Gooda names win in court

The crisis at the Lloyd's of London insurance market deepened yesterday as a result of developments in two legal cases being brought by names, the individuals who pledge their wealth to pay trading losses.

A Court of Appeal ruling means that 3,000 litigating names on Gooda Walker syndicates, who have been awarded up to £560m to compensate them for the negligence of their Lloyd's agents, are at last to see some money being paid out.

Meanwhile, 2,200 more names have started a legal action against Lloyd's itself in which they claim they are not obliged to pay their share of the £8bn losses reported in the last four years.

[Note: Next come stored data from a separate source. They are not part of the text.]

File: src/rtl/alu_pkg.sv
// alu_pkg: op codes, status codes, FSM states and status priority helper shared by alu_seq and alu_mul_iter
package alu_pkg;
  typedef enum logic [2:0] {
    OP_SUB    = 3'b000,
    OP_LT     = 3'b001,
    OP_SETBIT = 3'b010,
    OP_SM2U2  = 3'b011,
    OP_MUL    = 3'b100
  } op_t;
  typedef enum logic [1:0] {
    ST_OK   = 2'b00,
    ST_OVF  = 2'b01,
    ST_ZERO = 2'b10,
    ST_INV  = 2'b11
  } status_t;
  typedef enum logic [1:0] {
    IDLE,
    BUSY,
    DONE
  } state_t;
  function automatic status_t pick_status(input logic inv, input logic ovf, input logic zero);
    return inv ? ST_INV : ovf ? ST_OVF : zero ? ST_ZERO : ST_OK;
  endfunction
endpackage

File: src/rtl/alu_mul_iter.sv
// alu_mul_iter: unsigned shift-add multiplier, one partial product per cycle, m-cycle latency
// Ports: i_clk, i_rst (sync, active-high), i_start loads i_a/i_b, o_done pulses with the 2m-bit product on o_prod.
module alu_mul_iter #(
  parameter int m = 4
) (
  input  logic           i_clk,
  input  logic           i_rst,
  input  logic           i_start,
  input  logic [m-1:0]   i_a,
  input  logic [m-1:0]   i_b,
  output logic           o_done,
  output logic [2*m-1:0] o_prod
);
  localparam int cw = $clog2(m + 1);
  logic [2*m-1:0] acc_q, acc_d, acc_src, step;
  logic [m-1:0] a_q, a_d, a_src;
  logic [cw-1:0] cnt_q, cnt_d;
  logic busy_q, busy_d, run;
  logic [m:0] sum;
  // The start cycle already folds in the first partial product, so the product is complete m edges after start.
  always_comb begin
    a_src = i_start ? i_a : a_q;
    acc_src = i_start ? {{m{1'b0}}, i_b} : acc_q;
    sum = {1'b0, acc_src[2*m-1:m]} + (acc_src[0] ? {1'b0, a_src} : {(m+1){1'b0}});
    step = {sum, acc_src[m-1:1]};
    run = i_start || (busy_q && cnt_q != '0);
    a_d = a_src;
    acc_d = run ? step : acc_q;
    cnt_d = i_start ? cw'(m - 1) : run ? cnt_q - cw'(1) : cnt_q;
    busy_d = run;
  end
  always_ff @(posedge i_clk) begin
    if (i_rst) begin
      acc_q <= '0;
      a_q <= '0;
      cnt_q <= '0;
      busy_q <= 1'b0;
    end else begin
      acc_q <= acc_d;
      a_q <= a_d;
      cnt_q <= cnt_d;
      busy_q <= busy_d;
    end
  end
  assign o_done = busy_q && cnt_q == '0;
  assign o_prod = acc_q;
endmodule

File: src/rtl/alu_seq.sv
// alu_seq: sequential m-bit ALU (SUB, LT, SETBIT, SM2U2, optional MUL) with valid/ready on both sides
// Ports: i_clk, i_rst (sync, active-high); request i_valid/o_ready/i_op/i_argA/i_argB; response o_valid/i_ready/o_result/o_status.
// Define ALU_SEQ_MUL_EN to build the iterative multiplier; otherwise op 100 is reported invalid.
module alu_seq
  import alu_pkg::*;
#(
  parameter int m = 4,
  parameter int n = 2
) (
  input  logic         i_clk,
  input  logic         i_rst,
  input  logic         i_valid,
  output logic         o_ready,
  input  logic [2:0]   i_op,
  input  logic [m-1:0] i_argA,
  input  logic [m-1:0] i_argB,
  output logic         o_valid,
  input  logic         i_ready,
  output logic [m-1:0] o_result,
  output logic [n-1:0] o_status
);
  localparam logic [m-1:0] m_idx = m[m-1:0];
  localparam logic [m-1:0] one = {{(m-1){1'b0}}, 1'b1};
  state_t state_q, state_d;
  status_t status_q, status_d;
  logic [m-1:0] result_q, result_d;
  logic [m+1:0] fn_out;
  // Returns {status, result} for every op that completes in one cycle; anything else is invalid.
  function automatic logic [m+1:0] alu_fn(input logic [2:0] op, input logic [m-1:0] a, input logic [m-1:0] b);
    logic [m-1:0] r;
    logic inv, ovf;
    r = '0;
    inv = 1'b0;
    ovf = 1'b0;
    case (op)
      OP_SUB: begin
        r = a - b;
        ovf = (a[m-1] ^ b[m-1]) & (r[m-1] ^ a[m-1]);
      end
      OP_LT: r = {{(m-1){1'b0}}, $signed(a) < $signed(b)};
      OP_SETBIT: begin
        inv = b >= m_idx;
        r = inv ? '0 : a | (one << b);
      end
      OP_SM2U2: r = a[m-1] ? -{1'b0, a[m-2:0]} : a;
      default: inv = 1'b1;
    endcase
    return {pick_status(inv, ovf, r == '0), r};
  endfunction
`ifdef ALU_SEQ_MUL_EN
  logic mul_start, mul_done;
  logic [2*m-1:0] mul_prod;
  assign mul_start = state_q == IDLE && i_valid && i_op == OP_MUL;
  alu_mul_iter #(.m(m)) u_mul (
    .i_clk  (i_clk),
    .i_rst  (i_rst),
    .i_start(mul_start),
    .i_a    (i_argA),
    .i_b    (i_argB),
    .o_done (mul_done),
    .o_prod (mul_prod)
  );
`endif
  always_comb begin
    fn_out = alu_fn(i_op, i_argA, i_argB);
    state_d = state_q;
    result_d = result_q;
    status_d = status_q;
    if (state_q == IDLE && i_valid) begin
      state_d = DONE;
      result_d = fn_out[m-1:0];
      status_d = status_t'(fn_out[m+1:m]);
`ifdef ALU_SEQ_MUL_EN
      if (i_op == OP_MUL) state_d = BUSY;
`endif
    end
`ifdef ALU_SEQ_MUL_EN
    if (state_q == BUSY && mul_done) begin
      state_d = DONE;
      result_d = mul_prod[m-1:0];
      status_d = pick_status(1'b0, |mul_prod[2*m-1:m], mul_prod[m-1:0] == '0);
    end
`endif
    if (state_q == DONE && i_ready) state_d = IDLE;
  end
  always_ff @(posedge i_clk) begin
    if (i_rst) begin
      state_q <= IDLE;
      result_q <= '0;
      status_q <= ST_OK;
    end else begin
      state_q <= state_d;
      result_q <= result_d;
      status_q <= status_d;
    end
  end
  assign o_ready = state_q == IDLE;
  assign o_valid = state_q == DONE;
  assign o_result = result_q;
  assign o_status = n'(status_q);
endmodule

The Gooda Walker names won their legal fight for compensation last October, but could not be paid immediately because names involved in other negligence cases argued that the money available to meet awards should not be tapped until after all Lloyd's cases have finished.

One of the Appeal Court judges, Sir Thomas Bingham, Master of the Rolls, said yesterday: "There is obvious hardship for plaintiff names if, having obtained favourable judgments at very great expense, they are denied the fruits of their judgment, perhaps facing bankruptcy."

The Appeal Court judgment upholds an earlier High Court ruling. The case is unlikely to go to the House of Lords.

Michael Deeny, chairman of the Gooda Walker Action Group, called on Lloyd's to settle all litigation in a market-wide out-of-court settlement.

Some 2,200 names belonging to the Writs Response Group have issued new legal proceedings against Lloyd's itself in which they claim they should not be obliged to meet their £1bn of losses caused, they say, by Lloyd's breaching European competition law.

The writ follows a Court of Appeal ruling last October that a similar case being brought by a single name, known as the Clementsen case, should go for a full trial in the Commercial Court next October. The Clementsen case has prevented Lloyd's from recovering debts from names.